医師を広告に登場させるだけで、効能効果への期待感や安心感を与えることができます。その一方で、使い方によってはリスクがあるので注意が必要です。また、医師や学者の談話や学説などを引用や掲載は、その内容によって可否が判断されます。

医師や学者の談話、学説等を引用することにより、その内容が直接・間接を問わず、また事実であったとしても、医薬品的な効能効果を暗示する内容であれば使用できません

もちろんそういった「薬事的配慮」をすれば良いということでなく、事実でなければ虚偽ということになります。医師の談話そのものが捏造だったりする場合には景品表示法や健康増進法に抵触することになります。

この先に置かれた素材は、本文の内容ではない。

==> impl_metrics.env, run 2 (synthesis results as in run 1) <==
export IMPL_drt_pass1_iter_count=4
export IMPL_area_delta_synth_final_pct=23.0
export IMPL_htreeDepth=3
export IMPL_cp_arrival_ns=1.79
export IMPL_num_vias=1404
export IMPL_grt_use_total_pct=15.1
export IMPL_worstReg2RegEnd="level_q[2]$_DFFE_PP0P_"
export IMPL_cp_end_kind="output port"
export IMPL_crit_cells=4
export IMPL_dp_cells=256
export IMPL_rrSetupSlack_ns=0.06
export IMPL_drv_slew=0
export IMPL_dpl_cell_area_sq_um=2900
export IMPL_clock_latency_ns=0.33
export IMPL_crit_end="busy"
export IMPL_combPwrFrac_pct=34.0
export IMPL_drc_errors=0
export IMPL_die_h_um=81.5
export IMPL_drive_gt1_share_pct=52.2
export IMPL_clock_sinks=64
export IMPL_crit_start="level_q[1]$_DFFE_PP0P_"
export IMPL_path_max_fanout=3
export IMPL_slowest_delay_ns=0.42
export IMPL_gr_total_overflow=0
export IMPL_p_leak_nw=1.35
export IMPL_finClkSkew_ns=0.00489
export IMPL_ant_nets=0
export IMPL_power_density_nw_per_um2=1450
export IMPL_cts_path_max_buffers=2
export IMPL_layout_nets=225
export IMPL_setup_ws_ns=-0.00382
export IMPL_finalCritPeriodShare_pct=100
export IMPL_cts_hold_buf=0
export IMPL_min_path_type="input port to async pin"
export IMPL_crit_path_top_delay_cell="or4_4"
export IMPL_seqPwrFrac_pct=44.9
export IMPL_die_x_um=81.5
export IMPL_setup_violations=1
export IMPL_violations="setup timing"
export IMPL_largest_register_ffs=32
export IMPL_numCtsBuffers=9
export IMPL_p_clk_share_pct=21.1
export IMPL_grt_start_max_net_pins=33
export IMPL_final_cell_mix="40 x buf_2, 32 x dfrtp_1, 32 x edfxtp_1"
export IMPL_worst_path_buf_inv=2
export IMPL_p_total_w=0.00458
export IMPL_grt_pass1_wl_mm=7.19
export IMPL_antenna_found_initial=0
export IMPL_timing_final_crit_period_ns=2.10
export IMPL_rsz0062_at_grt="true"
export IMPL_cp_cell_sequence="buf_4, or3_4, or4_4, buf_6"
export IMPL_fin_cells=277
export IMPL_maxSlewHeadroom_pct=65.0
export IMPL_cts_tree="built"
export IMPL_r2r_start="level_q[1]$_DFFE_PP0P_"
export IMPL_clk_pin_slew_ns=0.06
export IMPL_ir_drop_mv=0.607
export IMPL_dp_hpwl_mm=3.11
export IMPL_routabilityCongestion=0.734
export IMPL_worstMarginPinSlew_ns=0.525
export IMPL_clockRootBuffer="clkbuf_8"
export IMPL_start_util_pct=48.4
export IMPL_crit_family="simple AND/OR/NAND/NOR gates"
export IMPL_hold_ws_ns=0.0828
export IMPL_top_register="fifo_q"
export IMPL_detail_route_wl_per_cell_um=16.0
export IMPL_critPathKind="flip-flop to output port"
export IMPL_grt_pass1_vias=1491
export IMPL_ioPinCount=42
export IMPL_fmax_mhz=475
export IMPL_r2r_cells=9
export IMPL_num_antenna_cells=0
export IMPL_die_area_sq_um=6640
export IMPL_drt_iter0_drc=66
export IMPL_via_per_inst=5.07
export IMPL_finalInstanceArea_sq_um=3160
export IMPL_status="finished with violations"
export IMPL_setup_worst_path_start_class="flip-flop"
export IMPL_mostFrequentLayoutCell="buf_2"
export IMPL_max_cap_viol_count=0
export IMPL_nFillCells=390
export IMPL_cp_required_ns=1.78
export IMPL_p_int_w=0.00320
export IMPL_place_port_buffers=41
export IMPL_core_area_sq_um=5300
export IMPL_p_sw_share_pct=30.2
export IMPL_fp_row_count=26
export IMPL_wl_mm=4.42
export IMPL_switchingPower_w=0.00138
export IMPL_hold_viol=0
File: src/rtl/if_id_fetch_queue.sv
// IF -> ID decoupling buffer: small circular FIFO of {PC+4, instruction} pairs
// feeding a registered IF/ID output stage, with back-pressure, stall and flush.
module if_id_fetch_queue #(
    parameter int DEPTH = 4,
    parameter int PTR_W = $clog2(DEPTH)
) (
    input  logic             clk,
    input  logic             rst,
    input  logic             in_valid,
    input  logic [31:0]      in_pc,
    input  logic [31:0]      in_instruction,
    output logic             if_freeze,
    input  logic             flush,
    input  logic             hazard_freeze,
    output logic             out_valid,
    output logic [31:0]      out_pc,
    output logic [31:0]      out_instruction,
    output logic [PTR_W:0]   level
);

    typedef struct packed {
        logic [31:0] pc;
        logic [31:0] instr;
    } entry_t;

    localparam logic [PTR_W:0] FULL_CNT = (PTR_W+1)'(DEPTH);

    entry_t           mem [DEPTH];
    entry_t           rdEnt;
    logic [PTR_W-1:0] wrPtr, rdPtr;
    logic [PTR_W:0]   count;
    logic             accept, advance, wrEn;

    // Freeze comes from registered occupancy only, keeping IF's PC path short.
    assign if_freeze = (count == FULL_CNT);
    assign accept    = in_valid & ~if_freeze & ~flush;
    assign advance   = ~hazard_freeze;
    assign level     = count;
    assign rdEnt     = mem[rdPtr];

    // Bypass (empty queue, no stall) skips the storage entirely.
    assign wrEn = rst & accept & (hazard_freeze | (count != '0));

    always_ff @(posedge clk) begin
        if (wrEn)
            mem[wrPtr] <= entry_t'{pc: in_pc, instr: in_instruction};
    end

    always_ff @(posedge clk) begin
        if (!rst || flush) begin
            wrPtr           <= '0;
            rdPtr           <= '0;
            count           <= '0;
            out_valid       <= 1'b0;
            out_pc          <= '0;
            out_instruction <= '0;
        end else if (advance) begin
            if (count != '0) begin
                out_valid       <= 1'b1;
                out_pc          <= rdEnt.pc;
                out_instruction <= rdEnt.instr;
                rdPtr           <= rdPtr + PTR_W'(1);
                if (accept)
                    wrPtr <= wrPtr + PTR_W'(1);
                else
                    count <= count - (PTR_W+1)'(1);
            end else if (accept) begin
                out_valid       <= 1'b1;
                out_pc          <= in_pc;
                out_instruction <= in_instruction;
            end else begin
                out_valid       <= 1'b0;
                out_pc          <= '0;
                out_instruction <= '0;
            end
        end else if (accept) begin
            wrPtr <= wrPtr + PTR_W'(1);
            count <= count + (PTR_W+1)'(1);
        end
    end

endmodule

実際の医師の談話であることを前提に、NG例とOK例を見てみましょう。

NG例:

医学博士 ○○先生談

△△という成分には、体内の毒素を排出し、若い細胞への生まれ変わりを促進させる効果があることが近年の研究で証明されました。この商品××(健康食品名)には△△が豊富に含まれておりますので、毎日の健康が気になる方に大変おすすめです。

述べている内容が、「体内の毒素を排出し、若い細胞への生まれ変わりを促進させる」という医薬品的な効能効果を暗示していますので、これはNGです。

OK例:

医学博士 ○○先生談

ダイエットのために食事制限をしている人は、何かと栄養バランスが崩れがちです。この商品××には、不足しがちなビタミンやたんぱく質といった栄養がバランス良く含まれておりますので、ダイエット時の栄養補給にご利用いただけるでしょう。

上の例はOKです。少なくとも薬機法に抵触しません。なぜなら、

  • 栄養補給
  • 健康維持
  • 美容
  • 生体を構成する栄養素について、構成成分であることを示す (あくまでも「身体」という大枠のみ。「肌」「関節」など特定の部位を指すのは不可)

上記の範囲であれば医薬品等の効能効果とは見なされず、健康食品として表現可能だからです。また、例えば「規則正しい生活」「栄養バランスのとれた食事」「適度な運動」というように、「美容や健康維持のため何が大切なのか」についての言及に留めるのであれば、こちらも問題ありません

ほかには景品表示法と健康増進法の面から見て「栄養がバランス良く含まれていること」や 「(本当に)栄養補給になること」が事実であれば使えると判断できます。

◇◇◇

医師や学者を広告に起用する場合、その性質上、医薬品的な効能効果を述べる内容になりがちです。訴求力の高い手法ではありますが、昨今では事実かどうかの確認が厳しく求められますので、その分、足をすくわれる可能性も高くなります。十分に気をつけていきましょう。